--- src/rtl/bp_be_fe_queue_ckpt.sv ---
// Checkpointed circular fetch queue between the front end and the BE scheduler.
// Entries remain resident after issue until committed (deq), flushed (clr) or replayed (roll).
module bp_be_fe_queue_ckpt #(
    parameter int els_p   = 8,
    parameter int width_p = 64
) (
    input  logic               clk_i,
    input  logic               reset_i,

    input  logic [width_p-1:0] fe_queue_i,
    input  logic               fe_queue_v_i,
    output logic               fe_queue_ready_o,

    output logic [width_p-1:0] fe_queue_o,
    output logic               fe_queue_v_o,
    input  logic               fe_queue_yumi_i,

    input  logic               fe_queue_clr_i,
    input  logic               fe_queue_roll_i,
    input  logic               fe_queue_deq_i,
    output logic               fe_queue_empty_o
);

    localparam int idx_w = $clog2(els_p);
    localparam int ptr_w = idx_w + 1;

    logic [width_p-1:0] mem_q [els_p];
    logic [ptr_w-1:0]   wptr_q, wptr_d;
    logic [ptr_w-1:0]   rptr_q, rptr_d;
    logic [ptr_w-1:0]   cptr_q, cptr_d;
    logic [ptr_w-1:0]   cptr_inc;

    logic full;
    logic enq;
    logic yumi_ok;
    logic deq_ok;

    // Full when the index bits match but the wrap bits differ.
    assign full = (wptr_q[idx_w-1:0] == cptr_q[idx_w-1:0]) &&
                  (wptr_q[idx_w] != cptr_q[idx_w]);

    assign fe_queue_ready_o = ~full;
    assign fe_queue_v_o     = (rptr_q != wptr_q);
    assign fe_queue_empty_o = (wptr_q == cptr_q);
    assign fe_queue_o       = mem_q[rptr_q[idx_w-1:0]];

    assign enq     = fe_queue_v_i & ~full & ~fe_queue_clr_i & ~reset_i;
    assign yumi_ok = fe_queue_yumi_i & fe_queue_v_o;
    assign deq_ok  = fe_queue_deq_i & (cptr_q != rptr_q);

    assign cptr_inc = cptr_q + ptr_w'(deq_ok);

    always_comb begin
        wptr_d = wptr_q + ptr_w'(enq);
        rptr_d = rptr_q + ptr_w'(yumi_ok);
        cptr_d = cptr_inc;
        if (fe_queue_clr_i) begin
            rptr_d = wptr_q;
            cptr_d = wptr_q;
        end else if (fe_queue_roll_i) begin
            // Replay restarts from the commit point including this cycle's retire.
            rptr_d = cptr_inc;
        end
    end

    always_ff @(posedge clk_i) begin
        if (reset_i) begin
            wptr_q <= '0;
            rptr_q <= '0;
            cptr_q <= '0;
        end else begin
            wptr_q <= wptr_d;
            rptr_q <= rptr_d;
            cptr_q <= cptr_d;
        end
    end

    always_ff @(posedge clk_i) begin
        if (enq) begin
            mem_q[wptr_q[idx_w-1:0]] <= fe_queue_i;
        end
    end

endmodule

--- config.mk ---
export PLATFORM = sky130hd
export DESIGN_NAME = bp_be_fe_queue_ckpt
export DESIGN_NICKNAME = d
export VERILOG_FILES = /design/src/rtl/bp_be_fe_queue_ckpt.sv
export SDC_FILE = /design/constraint.sdc
export NUM_CORES = 1
export LEC_CHECK = 0
export BUFFER_PORTS_ARGS = -buffer_cell sky130_fd_sc_hd__buf_4
export CAP_MARGIN = 30
export CORE_MARGIN = 1
export CORE_UTILIZATION = 46
export DETAILED_ROUTE_END_ITERATION = 12
export PLACE_DENSITY = 0.74
export SLEW_MARGIN = 10
export SYNTH_ARGS = -nofsm -noshare
export SYNTH_HDL_FRONTEND = slang
export SYNTH_SLANG_ARGS = --single-unit
--- constraint.sdc ---
create_clock -name clk_i -period 5.6 [get_ports clk_i]
set_input_delay 0.28 -clock clk_i [delete_from_list [all_inputs] [get_ports clk_i]]
set_output_delay 0.28 -clock clk_i [all_outputs]
set_load 0.02 [all_outputs]
===== src/rtl/seg7_pkg.sv =====
// Shared types and helpers for the seven-segment scan controller.
package seg7_pkg;

    localparam logic [6:0] SEG_OFF = 7'b1111111;

    typedef enum logic {
        BLANK = 1'b0,
        SHOW  = 1'b1
    } slot_e;

    function automatic int idx_width(input int digits);
        return (digits > 1) ? $clog2(digits) : 1;
    endfunction

    function automatic int pre_width(input int refresh_div);
        return (refresh_div > 1) ? $clog2(refresh_div) : 1;
    endfunction

endpackage
## src/rtl/ticket_pkg.sv

```systemverilog
`default_nettype none
// +----------------------------------------------------------------------------+
// | ticket_pkg : shared FSM encodings and widths for the bank-queue blocks      |
// | Rev 1.0                                                                    |
// +----------------------------------------------------------------------------+
package ticket_pkg;

  localparam int c_NW_DEFAULT = 4;
  localparam int c_TW_DEFAULT = 4;
  localparam int c_FIRST_NO   = 1;

  typedef enum logic [1:0] {
    IDLE   = 2'd0,
    ISSUE  = 2'd1,
    SETTLE = 2'd2
  } state_t;

endpackage
`default_nettype wire

```

## src/rtl/rr_pick.sv

```systemverilog
`default_nettype none
// +----------------------------------------------------------------------------+
// | rr_pick : combinational NK-way round-robin priority encoder                |
// | Rev 1.0                                                                    |
// +----------------------------------------------------------------------------+
module rr_pick #(
  parameter int NK = 4,
  parameter int PW = 2
) (
  input  logic [NK-1:0] req,
  input  logic [PW-1:0] rr_ptr,
  output logic [PW-1:0] winner,
  output logic          valid
);

  logic [PW-1:0] w_idx;

  // Walk from the farthest offset back to rr_ptr so the nearest requester wins.
  always_comb begin
    winner = '0;
    valid  = 1'b0;
    w_idx  = '0;
    for (int k = NK - 1; k >= 0; k--) begin
      w_idx = PW'((int'(rr_ptr) + k) % NK);
      if (req[w_idx]) begin
        winner = w_idx;
        valid  = 1'b1;
      end
    end
  end

endmodule
`default_nettype wire

```

## src/rtl/ticket_arbiter.sv

```systemverilog
`default_nettype none
// +----------------------------------------------------------------------------+
// | ticket_arbiter : round-robin kiosk admission, numbers customers and writes |
// | {number, service time} into the customer FIFO.                             |
// | Option macro PRIO_K0_EN: kiosk 0 overrides round-robin.                     |
// | Rev 1.0                                                                    |
// +----------------------------------------------------------------------------+
module ticket_arbiter
  import ticket_pkg::*;
#(
  parameter int NK = 4,
  parameter int NW = c_NW_DEFAULT,
  parameter int TW = c_TW_DEFAULT
) (
  input  logic             clk,
  input  logic             rst,
  input  logic [NK-1:0]    req,
  input  logic [NK*TW-1:0] kt,
  input  logic             full,
  output logic             we,
  output logic [NW-1:0]    wn,
  output logic [TW-1:0]    wt,
  output logic [NK-1:0]    gnt,
  output logic [NW-1:0]    tkt_no
);

  localparam int PW = (NK > 1) ? $clog2(NK) : 1;

  state_t        r_state, w_state_nxt;
  logic [PW-1:0] r_rr_ptr, r_win, w_win, w_rr_win, w_rr_adv;
  logic          w_rr_valid, w_valid, w_take;
  logic [NK-1:0] w_req_rr;
  logic [NW-1:0] r_next_no, w_next_adv;
  logic [TW-1:0] w_kt_sel, w_kt_clamped;

`ifdef PRIO_K0_EN
  // Kiosk 0 is removed from the rotation and simply overrides it.
  assign w_req_rr = {req[NK-1:1], 1'b0};
  assign w_win    = req[0] ? '0 : w_rr_win;
  assign w_valid  = req[0] | w_rr_valid;
`else
  assign w_req_rr = req;
  assign w_win    = w_rr_win;
  assign w_valid  = w_rr_valid;
`endif

  rr_pick #(
    .NK (NK),
    .PW (PW)
  ) u_rr_pick (
    .req    (w_req_rr),
    .rr_ptr (r_rr_ptr),
    .winner (w_rr_win),
    .valid  (w_rr_valid)
  );

  always_comb begin
    w_kt_sel = '0;
    for (int i = 0; i < NK; i++) begin
      if (w_win == PW'(i)) w_kt_sel = kt[i*TW +: TW];
    end
  end

  assign w_kt_clamped = (w_kt_sel == '0) ? TW'(1) : w_kt_sel;
  assign w_rr_adv     = (r_win == PW'(NK - 1)) ? '0 : r_win + 1'b1;
  // Number 0 means "idle" on the counters, so the sequence skips it.
  assign w_next_adv   = (r_next_no == '1) ? NW'(c_FIRST_NO) : r_next_no + 1'b1;

  always_ff @(posedge clk or posedge rst) begin
    if (rst) r_state <= IDLE;
    else     r_state <= w_state_nxt;
  end

  always_comb begin
    w_state_nxt = r_state;
    w_take      = 1'b0;
    case (r_state)
      IDLE: begin
        if (w_valid && !full) begin
          w_take      = 1'b1;
          w_state_nxt = ISSUE;
        end
      end
      ISSUE:   w_state_nxt = SETTLE;
      SETTLE:  w_state_nxt = IDLE;
      default: w_state_nxt = IDLE;
    endcase
  end

  always_ff @(posedge clk or posedge rst) begin
    if (rst) begin
      we        <= 1'b0;
      gnt       <= '0;
      wn        <= '0;
      wt        <= '0;
      tkt_no    <= '0;
      r_win     <= '0;
      r_rr_ptr  <= '0;
      r_next_no <= NW'(c_FIRST_NO);
    end else if (w_take) begin
      we     <= 1'b1;
      gnt    <= NK'(1) << w_win;
      wn     <= r_next_no;
      wt     <= w_kt_clamped;
      tkt_no <= r_next_no;
      r_win  <= w_win;
    end else if (r_state == ISSUE) begin
      we        <= 1'b0;
      gnt       <= '0;
      r_next_no <= w_next_adv;
`ifdef PRIO_K0_EN
      if (r_win != '0) r_rr_ptr <= w_rr_adv;
`else
      r_rr_ptr  <= w_rr_adv;
`endif
    end
  end

endmodule
`default_nettype wire

```

## config.mk

```make
export PLATFORM = sky130hd
export DESIGN_NAME = ticket_arbiter
export DESIGN_NICKNAME = d
export VERILOG_FILES = /design/src/rtl/ticket_pkg.sv /design/src/rtl/rr_pick.sv /design/src/rtl/ticket_arbiter.sv
export SDC_FILE = /design/constraint.sdc
export NUM_CORES = 1
export LEC_CHECK = 0
export BUFFER_PORTS_ARGS = -buffer_cell sky130_fd_sc_hd__buf_2
export CAP_MARGIN = 20
export CORE_MARGIN = 4
export CORE_UTILIZATION = 40
export CTS_CLUSTER_DIAMETER = 30
export CTS_CLUSTER_SIZE = 28
export DETAILED_ROUTE_END_ITERATION = 10
export PLACE_DENSITY = 0.62
export SETUP_SLACK_MARGIN = 0.3
export SYNTH_ARGS = -nofsm -noshare
export SYNTH_HDL_FRONTEND = slang
export SYNTH_HIERARCHICAL = 1
export SYNTH_SLANG_ARGS = --single-unit
```

## constraint.sdc

```tcl
create_clock -name clk -period 2.5 [get_ports clk]
set_clock_uncertainty 0.15 [all_clocks]
set_input_delay 0.125 -clock clk [delete_from_list [all_inputs] [get_ports clk]]
set_output_delay 0.125 -clock clk [all_outputs]
set_load 0.005 [all_outputs]
```

==> results.py <==
metrics = {
    "run_status": {
        "status": "finished, final reports clean",
    },
    "grt": {
        "gr-usage-all-layers": 0.129,
        "grt_max_degree": 24,
        "grtUsageMet1": 0.173,
        "grt_pass1_vias": 794,
        "gr-total-overflow": 0,
        "antenna_found_initial": 0,
        "use_met2": 0.215,
        "grt_pass1_wl_um": 3570,
        "grt-busiest-layer": "met2",
        "gr-usage-met3": 0.0189,
    },
    "clock_network": {
        "path_clk_slew_ps": 120,
        "cts_root_buf": "clkbuf_4",
        "clk_latency_ps": 300,
        "cts.htree.levels": 1,
        "cts.path.max_buffers": 2,
        "cts_buffers": 3,
        "cts_tree": "built",
        "cts_num_sinks": 23,
    },
    "sta": {
        "period_share": 0.858,
        "slew_headroom": 0.439,
        "fin_ws_ps": 356,
        "fin_tns_setup_ps": 0,
        "fmax_mhz": 466,
        "rsz0062_at_grt": "true",
        "setup_viol_count_final": 0,
        "period_needed_ps": 2140,
        "tightest_slew_ps": 841,
        "hold_violations": 0,
        "slew_violations": 0,
    },
    "placed_design": {
        "preCtsSetupSlack_ps": 263,
        "port_buffers": 39,
        "postPlaceCellArea_um2": 1350,
        "dp_hpwl_um": 1710,
        "routabilityCongestion": 0.682,
    },
    "setup_path": {
        "cp-end-kind": "flop",
        "cp.required_ps": 2560,
        "crit_path_top_delay_cell": "mux4_2",
        "cpPeakStageDelay_ps": 480,
        "crit_type": "reg -> reg",
        "startpoint_type": "flop",
        "crit_family": "multiplexers",
        "cp_cell_sequence": "mux2i_1 -> a211oi_2 -> buf_6 -> mux4_2 -> nand2b_1 -> o22a_2",
        "critical_path_buf_inv_count": 1,
        "path_max_fanout": 6,
        "arrival_ps": 2200,
    },
    "floorplanning": {
        "chipHeight_um": 61.6,
        "die_w_um": 61.6,
        "start_util": 0.416,
        "die_area_um2": 3790,
        "core_um2": 2760,
        "ios": 40,
        "num_rows": 19,
    },
    "pwr": {
        "ir_drop_mv": 0.515,
        "p_total_mw": 1.41,
        "cellPowerDensity_nw_per_um2": 1000,
        "p_leak_nw": 0.680,
    },
    "finish": {
        "finalInstanceArea_um2": 1410,
        "layout.cells.most_common_list": "buf_2, dfrtp_1, nand2_1",
        "layout_commonest_cell": "buf_2",
        "area_delta_synth_final_pct": 22.9,
        "drive_above_1_share": 0.482,
        "fin_nets": 165,
        "n_antenna_cell": 0,
    },
    "routing": {
        "via_count": 867,
        "drcViolationCount": 0,
        "routed_wl_um": 2320,
        "wl_per_cell_um": 13.7,
        "drt-initial-drc-count": 37,
        "drtPass1Iterations": 4,
        "ant_nets": 0,
        "via_per_inst": 5.10,
    },
    "logic_synthesis": {
        "ys_seq_elements": 23,
        "syn-cell-area_um2": 1150,
        "syn_nets": 124,
        "yosysWarnings": 6,
        "yosysSeqAreaShare": 0.503,
        "synthCells": 99,
        "avgSynthCellArea_um2": 11.6,
        "synthDistinctLibCells": 28,
    },
    "hold_path": {
        "hold_path.class": "in -> reg",
    },
    "run": {
        "cap_violations": 0,
    },
}
[synthesized netlist by cell type, drive strengths merged]
master / instances / area (um2)
a21o: 1 / 7.51
o31ai: 2 / 15.0
clkbuf: 2 / 7.51
inv: 2 / 7.51
mux2i: 1 / 10.0
xnor2: 1 / 8.76
nand3: 3 / 15.0
nor4b: 1 / 15.0
a21oi: 2 / 10.0
mux2: 9 / 101
o22a: 1 / 10.0
mux4: 4 / 90.1
nor2: 5 / 18.8
nor3b: 1 / 7.51
buf: 7 / 51.3
a211oi: 2 / 20.0
o21ai: 5 / 25.0
nor3: 1 / 10.0
dfstp: 1 / 26.3
nand3b: 3 / 22.5
o21a: 1 / 7.51
nand2b: 4 / 25.0
ha: 2 / 25.0
dfrtp: 22 / 551
nand2: 16 / 60.1
[registers in the layout, indices dropped and copies added, names as in the netlist]
signal,count
gnt,4
r_next_no,4
r_rr_ptr,2
r_state,2
r_win,2
tkt_no,4
we,1
wt,4
[power by group]
group	internal, mW	leakage [nW]	switching [mW]
Sequential	0.535	0.280	0.118
Combinational	0.337	0.385	0.255
Clock	0.0622	0.0150	0.104
[layer usage]
layer  share of wire  wire, um
met2            0.50      1170
met4           0.013        31
met5               0         0
met1            0.44      1030
met3           0.041        96
[tightest hold or removal path: stages]
cell and delay, ps:
buf_2 100, nor4b_4 40, buf_4 200
[repair_timing]
| item | 4_1_cts | 5_1_grt |
|---|---|---|
| pin swaps | 0 | 3 |
| gates cloned | 0 | 1 |
| endpoints found under the setup margin | 4 | 4 |
| buffers inserted | 0 | 2 |
| gates resized for setup | 1 | 2 |
| hold endpoints to repair | 22 | 0 |
| hold buffers | 1 | 0 |
[path summary, 6_finish.rpt]
check,from,endpoint,slack [ps],cells after the start
hold reg to reg,r_win[0]$_DFFE_PP0P_,r_rr_ptr[0]$_DFFE_PP0P_,340,1
max in group asynchronous,rst,r_rr_ptr[1]$_DFFE_PP0P_,1260,3
setup / recovery,r_rr_ptr[1]$_DFFE_PP0P_,wt[0]$_DFFE_PP0P_,360,6
hold / removal,full,r_state[0]$_DFFE_PP0P_,70,3
setup reg to reg,r_rr_ptr[1]$_DFFE_PP0P_,wt[0]$_DFFE_PP0P_,360,6
min in group asynchronous,rst,tkt_no[1]$_DFFE_PP0P_,370,3
[logic make-up after synthesis]
logic type | after synthesis | synth area share
and+or+nand+nor | 34 | 0.152
AOI/OAI and AO/OA | 14 | 0.0829
DFF | 23 | 0.503
adders and majority gates | 2 | 0.0218
xor gates and xnor gates | 1 | 0.00763
buffers and inverters | 11 | 0.0578
muxes | 14 | 0.176
[through the flow]
| stage | hold WS [ps] | util | instances |
|---|---|---|---|
| 3_5_place_dp | 194 | 0.488 | 162 |
| 5_1_grt | 65.7 | 0.511 | 170 |
| 2_1_floorplan | -23.8 | - | 99 |
| 4_1_cts | 65.1 | 0.502 | 167 |
| 6_report | 74.2 | 0.511 | 170 |
| 3_3_place_gp | 186 | 0.488 | 162 |
[cell type report]
type | count | area (um2)
fillers | 255 | 1350
flip-flops and latches | 23 | 578
multi-input cells | 65 | 515
inverters | 2 | 7.51
well taps | 31 | 38.8
repair buffers | 45 | 244
clock buffers | 4 | 26.3
(Power assumes the default switching activity.)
+++
Each line from the one containing "[through the flow]" through the last line of the entries is to be copied exactly, with no other lines added.

[through the flow]
| stage | hold WS [ps] | util | instances |
|---|---|---|---|
| 3_5_place_dp | 194 | 0.488 | 162 |
| 5_1_grt | 65.7 | 0.511 | 170 |
| 2_1_floorplan | -23.8 | - | 99 |
| 4_1_cts | 65.1 | 0.502 | 167 |
| 6_report | 74.2 | 0.511 | 170 |
| 3_3_place_gp | 186 | 0.488 | 162 |
[cell type report]
type | count | area (um2)
fillers | 255 | 1350
flip-flops and latches | 23 | 578
multi-input cells | 65 | 515
inverters | 2 | 7.51
well taps | 31 | 38.8
repair buffers | 45 | 244
clock buffers | 4 | 26.3
(Power assumes the default switching activity.)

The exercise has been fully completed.